Morsująca aktorka bez ubrań

Joanna Moro nie jest wprawdzie jedyną gwiazdą, która zakochała się w morsowaniu, bo do tego grona zalicza się także Kacper Kuszewski, Doda, Sonia Bohosiewicz czy ostatnio Maja Rutkowski, ale wydaje się, że to ona jest najbardziej konsekwentna w tym temacie i zaangażowana. Regularnie odwiedzę zbiorniki wodne, aby zanurzyć się w nich po samą głowę.

Do tej pory wybierała stroje kąpielowe na tę zimową przygodę, ale jakiś czas temu zaszalała i zafundowała sobie kąpiel... bez ubrań. Oczywiście nie mogło zabraknąć zdjęć, którymi pochwaliła się później w sieci, a wszystko w myśl zasady: „Jeśli nie zrobiłeś zdjęcia, to się nie wydarzyło!”. Tymi kadrami na pewno niejednej osobie zafundowała szybsze bicie serca. Jedni pieli z zachwytu nad determinacją i zaangażowaniem, a drudzy nie mogli oderwać wzroku od idealnej sylwetki aktorki.

Joanna Moro – zimowe hobby

Od ponad dekady zaraża ludzi miłością do zimowych kąpieli, a przy okazji chce także uświadomić, że w jej ocenie to sposób na zdrowe i długie życie. Regularnie o tym mówi i wydaje się, że z hobby stało się to w jakiś sposób jej misją. W „Pytaniu na śniadanie” tak powiedziała o morsowaniu:

To styl życia, który daje mi nie tylko niesamowitą energię, ale także poczucie siły i zdrowia. Każda minuta w zimnej wodzie to dla mnie chwila pełna wyzwań i satysfakcji.

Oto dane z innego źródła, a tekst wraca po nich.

==> src/rtl/hilo_div_unit.sv <==
// HI/LO register file with a 32-cycle restoring divider (signed/unsigned) and mthi/mtlo/load_mul writes.
// Define HILO_FWD_EN to forward mthi/mtlo/load_mul write data combinationally onto hi/lo.
module hilo_div_unit (
  input  logic        clk,
  input  logic        rst_n,
  input  logic        start,
  input  logic [2:0]  op,
  input  logic [31:0] a,
  input  logic [31:0] b,
  input  logic [31:0] mul_hi,
  input  logic [31:0] mul_lo,
  output logic        busy,
  output logic        done,
  output logic        dbz,
  output logic [31:0] hi,
  output logic [31:0] lo
);

  localparam logic [2:0] OP_DIV  = 3'b001;
  localparam logic [2:0] OP_DIVU = 3'b010;
  localparam logic [2:0] OP_MTHI = 3'b011;
  localparam logic [2:0] OP_MTLO = 3'b100;
  localparam logic [2:0] OP_LMUL = 3'b101;

  typedef enum logic [1:0] {IDLE = 2'd0, DIV = 2'd1, FIN = 2'd2} state_t;

  state_t      state_q, state_d;
  logic [5:0]  cnt_q, cnt_d;
  logic        sgn_q, sgn_d;
  logic        negq_q, negq_d;
  logic        negr_q, negr_d;
  logic        dbz_q, dbz_d;
  logic [31:0] a_q, a_d;
  logic [31:0] b_q, b_d;
  logic [31:0] rem_q, rem_d;
  logic [31:0] quo_q, quo_d;
  logic [31:0] dvs_q, dvs_d;
  logic [31:0] hi_q, hi_d;
  logic [31:0] lo_q, lo_d;

  logic        idle_cmd;
  logic [32:0] rem_sh;
  logic [32:0] diff;
  logic [31:0] rem_nx;
  logic [31:0] quo_nx;

  assign idle_cmd = (state_q == IDLE) && start;

  // State register
  always_ff @(posedge clk or negedge rst_n) begin
    if (!rst_n) state_q <= IDLE;
    else        state_q <= state_d;
  end

  // Next-state logic: cnt 0 is the magnitude-prep cycle, cnt 1..32 are the iterations
  always_comb begin
    state_d = state_q;
    case (state_q)
      IDLE:    if (start && (op == OP_DIV || op == OP_DIVU)) state_d = DIV;
      DIV:     if (cnt_q == 6'd32) state_d = FIN;
      FIN:     state_d = IDLE;
      default: state_d = IDLE;
    endcase
  end

  // One restoring step on the magnitudes
  always_comb begin
    rem_sh = {rem_q, quo_q[31]};
    diff   = rem_sh - {1'b0, dvs_q};
    if (!diff[32]) begin
      rem_nx = diff[31:0];
      quo_nx = {quo_q[30:0], 1'b1};
    end else begin
      rem_nx = rem_sh[31:0];
      quo_nx = {quo_q[30:0], 1'b0};
    end
  end

  always_comb begin
    cnt_d  = cnt_q;
    sgn_d  = sgn_q;
    negq_d = negq_q;
    negr_d = negr_q;
    dbz_d  = dbz_q;
    a_d    = a_q;
    b_d    = b_q;
    rem_d  = rem_q;
    quo_d  = quo_q;
    dvs_d  = dvs_q;
    hi_d   = hi_q;
    lo_d   = lo_q;
    case (state_q)
      IDLE: begin
        if (start) begin
          case (op)
            OP_DIV, OP_DIVU: begin
              a_d   = a;
              b_d   = b;
              sgn_d = (op == OP_DIV);
              cnt_d = 6'd0;
            end
            OP_MTHI: hi_d = a;
            OP_MTLO: lo_d = a;
            OP_LMUL: begin
              hi_d = mul_hi;
              lo_d = mul_lo;
            end
            default: ;
          endcase
        end
      end
      DIV: begin
        if (cnt_q == 6'd0) begin
          quo_d  = (sgn_q && a_q[31]) ? -a_q : a_q;
          dvs_d  = (sgn_q && b_q[31]) ? -b_q : b_q;
          rem_d  = 32'd0;
          negq_d = sgn_q && (a_q[31] ^ b_q[31]);
          negr_d = sgn_q && a_q[31];
          cnt_d  = 6'd1;
        end else begin
          rem_d = rem_nx;
          quo_d = quo_nx;
          cnt_d = cnt_q + 6'd1;
          if (cnt_q == 6'd32) begin
            cnt_d = 6'd0;
            dbz_d = (dvs_q == 32'd0);
            if (dvs_q == 32'd0) begin
              hi_d = a_q;
              lo_d = 32'hFFFF_FFFF;
            end else begin
              hi_d = negr_q ? -rem_nx : rem_nx;
              lo_d = negq_q ? -quo_nx : quo_nx;
            end
          end
        end
      end
      FIN:     dbz_d = 1'b0;
      default: ;
    endcase
  end

  always_ff @(posedge clk or negedge rst_n) begin
    if (!rst_n) begin
      cnt_q  <= 6'd0;
      sgn_q  <= 1'b0;
      negq_q <= 1'b0;
      negr_q <= 1'b0;
      dbz_q  <= 1'b0;
      a_q    <= 32'd0;
      b_q    <= 32'd0;
      rem_q  <= 32'd0;
      quo_q  <= 32'd0;
      dvs_q  <= 32'd0;
      hi_q   <= 32'd0;
      lo_q   <= 32'd0;
    end else begin
      cnt_q  <= cnt_d;
      sgn_q  <= sgn_d;
      negq_q <= negq_d;
      negr_q <= negr_d;
      dbz_q  <= dbz_d;
      a_q    <= a_d;
      b_q    <= b_d;
      rem_q  <= rem_d;
      quo_q  <= quo_d;
      dvs_q  <= dvs_d;
      hi_q   <= hi_d;
      lo_q   <= lo_d;
    end
  end

  // Output logic; in IDLE hi_d/lo_d differ from the registers only for mthi/mtlo/load_mul
  always_comb begin
    busy = (state_q != IDLE);
    done = (state_q == FIN);
    dbz  = (state_q == FIN) && dbz_q;
`ifdef HILO_FWD_EN
    hi = idle_cmd ? hi_d : hi_q;
    lo = idle_cmd ? lo_d : lo_q;
`else
    hi = hi_q;
    lo = lo_q;
`endif
  end

endmodule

Z morsowania nie rezygnowała nawet, będąc w ciąży, co spotkało się z krytyką. Joanna Moro próbowała się wówczas bronić:

Otóż pragnę wszystkich uspokoić i ja i Maluszek w brzuszku czujemy się dobrze. Jestem pod stałą opieką lekarzy i ciąża rozwija się jak najbardziej prawidłowo. Jedynym realnym zagrożeniem dla dziecka podczas zimnej kąpieli jest wychłodzenie organizmu matki. Dziecko chronią wody płodowe.

Próbowaliście choć raz zanurzyć się w lodowatej wodzie?